*What to produce*
Copy word for word, please, the lines of the entries below running from the one containing "Metric | Value |" to the one containing "W | 534 um |", both ends included.

*Entries shown*
.....

<file path="src/rtl/bf_pkg.sv">
// Shared types and constants for the beamformer weight SPI loader.
package bf_pkg;

    localparam int N_CH   = 8;
    localparam int W_BITS = 5;

    typedef enum logic [1:0] {
        CMD_WRITE  = 2'b00,
        CMD_COMMIT = 2'b01,
        CMD_CLEAR  = 2'b10,
        CMD_NOP    = 2'b11
    } cmd_e;

    typedef enum logic [1:0] {
        SEL_COS_1 = 2'b00,
        SEL_SIN_1 = 2'b01,
        SEL_COS_2 = 2'b10,
        SEL_SIN_2 = 2'b11
    } sel_e;

    // 16-bit word layout: cmd | channel | select | reserved/parity | value
    localparam int WORD_BITS = 16;
    localparam int CMD_MSB   = 15;
    localparam int CMD_LSB   = 14;
    localparam int CH_MSB    = 13;
    localparam int CH_LSB    = 11;
    localparam int SEL_MSB   = 10;
    localparam int SEL_LSB   = 9;
    localparam int PAR_BIT   = 8;
    localparam int VAL_MSB   = 4;
    localparam int VAL_LSB   = 0;

    localparam logic signed [W_BITS-1:0] WT_COS_RST = 5'sd15;
    localparam logic signed [W_BITS-1:0] WT_SIN_RST = 5'sd0;

    typedef logic [1:0] fsm_state_t;
    localparam fsm_state_t ST_WAIT_HI = 2'd0;
    localparam fsm_state_t ST_IDLE    = 2'd1;
    localparam fsm_state_t ST_SHIFT   = 2'd2;

    // Sine selects sit on odd codes; they reset to zero, cosines to full scale.
    function automatic logic is_sin_sel(input logic [1:0] sel);
        return sel[0];
    endfunction

endpackage

</file>
<file path="src/rtl/spi_sync_edge.sv">
// Two-flop synchronizer plus an edge-detect flop, giving clean rise/fall pulses
// in the system clock domain. RST_VAL sets the level all three flops reset to.
module spi_sync_edge #(
    parameter logic RST_VAL = 1'b0
) (
    input  logic i_clk,
    input  logic i_rst,
    input  logic i_async,
    output logic o_sync,
    output logic o_rise,
    output logic o_fall
);

    logic r_meta;
    logic r_sync;
    logic r_prev;

    always_ff @(posedge i_clk) begin
        if (i_rst) begin
            r_meta <= RST_VAL;
            r_sync <= RST_VAL;
            r_prev <= RST_VAL;
        end else begin
            r_meta <= i_async;
            r_sync <= r_meta;
            r_prev <= r_sync;
        end
    end

    assign o_sync = r_sync;
    assign o_rise = r_sync & ~r_prev;
    assign o_fall = ~r_sync & r_prev;

endmodule

</file>
<file path="src/rtl/bf_weight_spi.sv">
// SPI mode-0 slave loading beamformer weights into a shadow bank that is committed
// atomically to the active outputs. Optional even-parity check: BF_WSPI_PARITY_EN.
module bf_weight_spi #(
    parameter int N_CH     = bf_pkg::N_CH,
    parameter int W_BITS   = bf_pkg::W_BITS,
    parameter int ERR_BITS = 8
) (
    input  logic                           clock,
    input  logic                           reset,
    input  logic                           sclk,
    input  logic                           ss,
    input  logic                           mosi,
    output logic [N_CH-1:0][W_BITS-1:0]    w_cos_1,
    output logic [N_CH-1:0][W_BITS-1:0]    w_sin_1,
    output logic [N_CH-1:0][W_BITS-1:0]    w_cos_2,
    output logic [N_CH-1:0][W_BITS-1:0]    w_sin_2,
    output logic                           wt_update,
    output logic [ERR_BITS-1:0]            frame_err_cnt
);
    import bf_pkg::*;

    typedef logic [3:0][N_CH-1:0][W_BITS-1:0] bank_t;

    function automatic bank_t rst_bank();
        bank_t b;
        for (int s = 0; s < 4; s++) begin
            for (int c = 0; c < N_CH; c++) begin
                b[s][c] = is_sin_sel(2'(s)) ? W_BITS'(WT_SIN_RST) : W_BITS'(WT_COS_RST);
            end
        end
        return b;
    endfunction

    function automatic logic [ERR_BITS-1:0] sat_add(input logic [ERR_BITS-1:0] a,
                                                    input logic [1:0]          inc);
        logic [ERR_BITS:0] s;
        s = {1'b0, a} + (ERR_BITS+1)'(inc);
        return s[ERR_BITS] ? '1 : s[ERR_BITS-1:0];
    endfunction

    logic w_sclk_sync, w_sclk_rise, w_sclk_fall;
    logic w_ss_sync, w_ss_rise, w_ss_fall;
    logic r_mosi_meta, r_mosi_sync;

    spi_sync_edge #(.RST_VAL(1'b0)) u_sclk_sync (
        .i_clk   (clock),
        .i_rst   (reset),
        .i_async (sclk),
        .o_sync  (w_sclk_sync),
        .o_rise  (w_sclk_rise),
        .o_fall  (w_sclk_fall)
    );

    spi_sync_edge #(.RST_VAL(1'b1)) u_ss_sync (
        .i_clk   (clock),
        .i_rst   (reset),
        .i_async (ss),
        .o_sync  (w_ss_sync),
        .o_rise  (w_ss_rise),
        .o_fall  (w_ss_fall)
    );

    always_ff @(posedge clock) begin
        if (reset) begin
            r_mosi_meta <= 1'b0;
            r_mosi_sync <= 1'b0;
        end else begin
            r_mosi_meta <= mosi;
            r_mosi_sync <= r_mosi_meta;
        end
    end

    // ---- Frame FSM and shifter ----
    fsm_state_t  r_state;
    logic [1:0]  r_flush;
    logic [3:0]  r_bitcnt;
    logic [14:0] r_shift;
    logic [15:0] r_word;
    logic        r_word_done;
    logic [3:0]  w_bitcnt_nxt;
    logic        w_frame_err;

    // A simultaneous sclk rise is counted before the ss-rise completeness check.
    always_comb begin
        w_bitcnt_nxt = r_bitcnt + 4'(w_sclk_rise);
        w_frame_err  = (r_state == ST_SHIFT) && w_ss_rise && (w_bitcnt_nxt != 4'd0);
    end

    always_ff @(posedge clock) begin
        if (reset) begin
            r_state     <= ST_WAIT_HI;
            r_flush     <= 2'd0;
            r_bitcnt    <= 4'd0;
            r_shift     <= '0;
            r_word      <= '0;
            r_word_done <= 1'b0;
        end else begin
            r_word_done <= 1'b0;
            case (r_state)
                // The ss synchronizer comes out of reset reading high; let it
                // flush before trusting that ss is really deasserted.
                ST_WAIT_HI: begin
                    if (r_flush != 2'd3) begin
                        r_flush <= r_flush + 2'd1;
                    end else if (w_ss_sync) begin
                        r_state <= ST_IDLE;
                    end
                end
                ST_IDLE: begin
                    if (w_ss_fall) begin
                        r_bitcnt <= 4'd0;
                        r_state  <= ST_SHIFT;
                    end
                end
                ST_SHIFT: begin
                    if (w_sclk_rise) begin
                        r_shift  <= {r_shift[13:0], r_mosi_sync};
                        r_bitcnt <= w_bitcnt_nxt;
                        if (r_bitcnt == 4'd15) begin
                            r_word      <= {r_shift, r_mosi_sync};
                            r_word_done <= 1'b1;
                        end
                    end
                    if (w_ss_rise) begin
                        r_state <= ST_IDLE;
                    end
                end
                default: r_state <= ST_WAIT_HI;
            endcase
        end
    end

    // ---- Word decode, banks and error counter ----
    cmd_e              w_cmd;
    logic [2:0]        w_ch;
    logic [1:0]        w_sel;
    logic [W_BITS-1:0] w_val;
    logic              w_par_ok;
    logic              w_accept;
    logic              w_par_err;
    logic [1:0]        w_err_inc;

    assign w_cmd = cmd_e'(r_word[CMD_MSB:CMD_LSB]);
    assign w_ch  = r_word[CH_MSB:CH_LSB];
    assign w_sel = r_word[SEL_MSB:SEL_LSB];
    assign w_val = W_BITS'(r_word[VAL_MSB:VAL_LSB]);

`ifdef BF_WSPI_PARITY_EN
    assign w_par_ok = ~^r_word;
`else
    assign w_par_ok = 1'b1;
`endif

    assign w_accept  = r_word_done & w_par_ok;
    assign w_par_err = r_word_done & ~w_par_ok;
    assign w_err_inc = {1'b0, w_frame_err} + {1'b0, w_par_err};

    bank_t                r_shadow;
    bank_t                r_active;
    logic                 r_wt_update;
    logic [ERR_BITS-1:0]  r_err_cnt;

    always_ff @(posedge clock) begin
        if (reset) begin
            r_shadow    <= rst_bank();
            r_active    <= rst_bank();
            r_wt_update <= 1'b0;
            r_err_cnt   <= '0;
        end else begin
            r_wt_update <= 1'b0;
            r_err_cnt   <= sat_add(r_err_cnt, w_err_inc);
            if (w_accept) begin
                case (w_cmd)
                    CMD_WRITE:  r_shadow[w_sel][w_ch] <= w_val;
                    CMD_COMMIT: begin
                        r_active    <= r_shadow;
                        r_wt_update <= 1'b1;
                    end
                    CMD_CLEAR:  r_shadow <= rst_bank();
                    default:    ;
                endcase
            end
        end
    end

    assign w_cos_1       = r_active[SEL_COS_1];
    assign w_sin_1       = r_active[SEL_SIN_1];
    assign w_cos_2       = r_active[SEL_COS_2];
    assign w_sin_2       = r_active[SEL_SIN_2];
    assign wt_update     = r_wt_update;
    assign frame_err_cnt = r_err_cnt;

    logic w_unused;
    assign w_unused = ^{w_sclk_sync, w_sclk_fall, r_word[PAR_BIT:VAL_MSB+1]};

endmodule

</file>
[config.mk]
export PLATFORM = sky130hd
export DESIGN_NAME = draw_card_mover
export DESIGN_NICKNAME = d
export VERILOG_FILES = /design/src/rtl/draw_card_mover.sv
export SDC_FILE = /design/constraint.sdc
export NUM_CORES = 1
export LEC_CHECK = 0
export CAP_MARGIN = 20
export CORE_ASPECT_RATIO = 2
export CORE_MARGIN = 10
export CORE_UTILIZATION = 50
export CTS_CLUSTER_DIAMETER = 50
export DETAILED_ROUTE_END_ITERATION = 10
export PLACE_DENSITY_LB_ADDON = 0.1
export SLEW_MARGIN = 5
export SYNTH_ARGS = -nofsm -noshare
export SYNTH_HDL_FRONTEND = slang
export SYNTH_SLANG_ARGS = --single-unit
[constraint.sdc]
create_clock -name clk_i -period 7.08 [get_ports clk_i]
set_clock_uncertainty 0.1 [all_clocks]
set_input_delay 1.416 -clock clk_i [delete_from_list [all_inputs] [get_ports clk_i]]
set_output_delay 1.416 -clock clk_i [all_outputs]
set_load 0.05 [all_outputs]
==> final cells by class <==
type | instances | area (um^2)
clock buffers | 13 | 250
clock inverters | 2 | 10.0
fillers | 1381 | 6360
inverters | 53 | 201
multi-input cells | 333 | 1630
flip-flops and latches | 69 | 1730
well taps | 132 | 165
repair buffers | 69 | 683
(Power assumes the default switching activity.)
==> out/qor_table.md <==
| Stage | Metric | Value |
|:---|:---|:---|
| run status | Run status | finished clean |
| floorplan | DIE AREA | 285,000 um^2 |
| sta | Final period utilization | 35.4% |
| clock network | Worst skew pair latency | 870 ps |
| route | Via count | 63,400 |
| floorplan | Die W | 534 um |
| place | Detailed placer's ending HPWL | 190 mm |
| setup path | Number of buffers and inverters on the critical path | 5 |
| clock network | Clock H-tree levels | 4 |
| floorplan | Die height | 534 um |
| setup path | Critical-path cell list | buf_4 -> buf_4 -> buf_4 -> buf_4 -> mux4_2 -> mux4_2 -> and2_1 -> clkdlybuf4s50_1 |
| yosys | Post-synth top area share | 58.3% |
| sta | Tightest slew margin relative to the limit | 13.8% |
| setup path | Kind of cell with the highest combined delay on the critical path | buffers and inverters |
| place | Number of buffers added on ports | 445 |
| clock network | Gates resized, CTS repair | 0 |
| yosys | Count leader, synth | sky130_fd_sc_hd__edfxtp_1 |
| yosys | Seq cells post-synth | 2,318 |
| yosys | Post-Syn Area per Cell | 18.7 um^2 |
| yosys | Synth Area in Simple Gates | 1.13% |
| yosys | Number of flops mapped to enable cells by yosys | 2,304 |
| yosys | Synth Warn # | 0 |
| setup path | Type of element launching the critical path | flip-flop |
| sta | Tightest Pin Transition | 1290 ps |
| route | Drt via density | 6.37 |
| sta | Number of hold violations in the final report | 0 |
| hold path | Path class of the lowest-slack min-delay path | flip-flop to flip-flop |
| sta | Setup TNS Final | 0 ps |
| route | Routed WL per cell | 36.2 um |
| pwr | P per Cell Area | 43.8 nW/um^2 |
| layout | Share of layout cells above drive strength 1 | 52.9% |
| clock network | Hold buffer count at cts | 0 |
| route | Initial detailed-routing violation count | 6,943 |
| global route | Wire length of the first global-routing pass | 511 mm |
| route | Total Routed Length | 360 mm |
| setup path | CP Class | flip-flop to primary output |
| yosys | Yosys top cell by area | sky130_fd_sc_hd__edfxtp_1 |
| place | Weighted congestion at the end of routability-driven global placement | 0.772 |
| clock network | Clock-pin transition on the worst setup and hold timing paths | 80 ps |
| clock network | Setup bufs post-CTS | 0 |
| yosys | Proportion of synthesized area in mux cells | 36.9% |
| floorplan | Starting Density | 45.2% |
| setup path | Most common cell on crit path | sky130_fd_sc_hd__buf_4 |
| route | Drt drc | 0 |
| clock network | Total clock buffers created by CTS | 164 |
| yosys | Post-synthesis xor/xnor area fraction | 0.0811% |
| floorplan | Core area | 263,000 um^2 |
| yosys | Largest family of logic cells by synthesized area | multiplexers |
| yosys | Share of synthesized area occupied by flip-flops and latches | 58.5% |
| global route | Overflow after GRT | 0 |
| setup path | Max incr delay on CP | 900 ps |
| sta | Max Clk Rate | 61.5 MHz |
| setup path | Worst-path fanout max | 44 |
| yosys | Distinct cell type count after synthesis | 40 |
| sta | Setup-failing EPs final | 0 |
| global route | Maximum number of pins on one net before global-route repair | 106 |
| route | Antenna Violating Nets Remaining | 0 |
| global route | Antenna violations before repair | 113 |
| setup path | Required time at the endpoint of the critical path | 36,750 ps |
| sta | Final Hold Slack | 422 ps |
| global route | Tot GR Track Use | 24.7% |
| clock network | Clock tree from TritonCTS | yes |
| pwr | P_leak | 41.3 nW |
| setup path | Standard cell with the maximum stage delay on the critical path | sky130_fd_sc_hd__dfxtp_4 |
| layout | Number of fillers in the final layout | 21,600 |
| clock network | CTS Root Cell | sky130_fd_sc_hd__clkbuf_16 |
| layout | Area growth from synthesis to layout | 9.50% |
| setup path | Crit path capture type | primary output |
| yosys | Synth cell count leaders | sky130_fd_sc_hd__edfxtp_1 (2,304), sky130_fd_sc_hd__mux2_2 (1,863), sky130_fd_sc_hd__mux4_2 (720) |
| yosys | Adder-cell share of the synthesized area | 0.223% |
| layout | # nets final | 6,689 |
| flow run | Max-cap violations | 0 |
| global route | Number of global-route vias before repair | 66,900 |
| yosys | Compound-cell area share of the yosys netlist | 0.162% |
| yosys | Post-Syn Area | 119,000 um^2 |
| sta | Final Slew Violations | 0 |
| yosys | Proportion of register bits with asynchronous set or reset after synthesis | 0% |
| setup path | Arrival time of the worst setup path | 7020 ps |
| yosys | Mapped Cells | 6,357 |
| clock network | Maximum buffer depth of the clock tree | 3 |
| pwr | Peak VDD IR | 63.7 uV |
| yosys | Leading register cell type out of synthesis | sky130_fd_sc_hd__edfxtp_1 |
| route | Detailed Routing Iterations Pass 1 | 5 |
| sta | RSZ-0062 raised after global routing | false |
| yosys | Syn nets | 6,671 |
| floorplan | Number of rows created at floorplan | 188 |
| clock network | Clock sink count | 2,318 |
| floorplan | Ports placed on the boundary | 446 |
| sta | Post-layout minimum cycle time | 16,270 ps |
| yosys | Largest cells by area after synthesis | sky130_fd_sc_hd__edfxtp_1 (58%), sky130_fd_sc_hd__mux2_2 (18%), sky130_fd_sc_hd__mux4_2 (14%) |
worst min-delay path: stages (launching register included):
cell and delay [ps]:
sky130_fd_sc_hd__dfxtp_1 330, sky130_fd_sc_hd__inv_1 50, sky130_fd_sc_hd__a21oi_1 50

.....

*Solution for this exercise*
| Stage | Metric | Value |
|:---|:---|:---|
| run status | Run status | finished clean |
| floorplan | DIE AREA | 285,000 um^2 |
| sta | Final period utilization | 35.4% |
| clock network | Worst skew pair latency | 870 ps |
| route | Via count | 63,400 |
| floorplan | Die W | 534 um |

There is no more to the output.